WORK INSTRUCTION
Your task is to output the data exactly as it stands.

*** RECORDS TO PROCESS

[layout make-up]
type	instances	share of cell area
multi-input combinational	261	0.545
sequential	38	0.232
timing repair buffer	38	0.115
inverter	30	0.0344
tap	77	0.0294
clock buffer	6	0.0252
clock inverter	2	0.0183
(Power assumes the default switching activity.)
$ cat config.mk
export PLATFORM = sky130hd
export DESIGN_NAME = lct_l1a_matcher
export DESIGN_NICKNAME = d
export VERILOG_FILES = /design/src/rtl/lct_l1a_matcher.sv
export SDC_FILE = /design/constraint.sdc
export NUM_CORES = 2
export LEC_CHECK = 0
export CORE_UTILIZATION = 40
export CTS_CLUSTER_DIAMETER = 200
export CTS_CLUSTER_SIZE = 24
export DETAILED_ROUTE_END_ITERATION = 7
export MAX_ROUTING_LAYER = met4
export RECOVER_POWER = 25
export SLEW_MARGIN = 5
export SYNTH_ARGS = -nofsm -noshare
export SYNTH_HDL_FRONTEND = slang
export SYNTH_SLANG_ARGS = --single-unit
$ cat constraint.sdc
create_clock -name clk_i -period 14.3 [get_ports clk_i]
set_input_delay 2.145 -clock clk_i [delete_from_list [all_inputs] [get_ports clk_i]]
set_output_delay 2.145 -clock clk_i [all_outputs]
set_load 0.02 [all_outputs]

******

TASK ANSWER
[layout make-up]
type	instances	share of cell area
multi-input combinational	261	0.545
sequential	38	0.232
timing repair buffer	38	0.115
inverter	30	0.0344
tap	77	0.0294
clock buffer	6	0.0252
clock inverter	2	0.0183
(Power assumes the default switching activity.)
$ cat config.mk
export PLATFORM = sky130hd
export DESIGN_NAME = lct_l1a_matcher
export DESIGN_NICKNAME = d
export VERILOG_FILES = /design/src/rtl/lct_l1a_matcher.sv
export SDC_FILE = /design/constraint.sdc
export NUM_CORES = 2
export LEC_CHECK = 0
export CORE_UTILIZATION = 40
export CTS_CLUSTER_DIAMETER = 200
export CTS_CLUSTER_SIZE = 24
export DETAILED_ROUTE_END_ITERATION = 7
export MAX_ROUTING_LAYER = met4
export RECOVER_POWER = 25
export SLEW_MARGIN = 5
export SYNTH_ARGS = -nofsm -noshare
export SYNTH_HDL_FRONTEND = slang
export SYNTH_SLANG_ARGS = --single-unit
$ cat constraint.sdc
create_clock -name clk_i -period 14.3 [get_ports clk_i]
set_input_delay 2.145 -clock clk_i [delete_from_list [all_inputs] [get_ports clk_i]]
set_output_delay 2.145 -clock clk_i [all_outputs]
set_load 0.02 [all_outputs]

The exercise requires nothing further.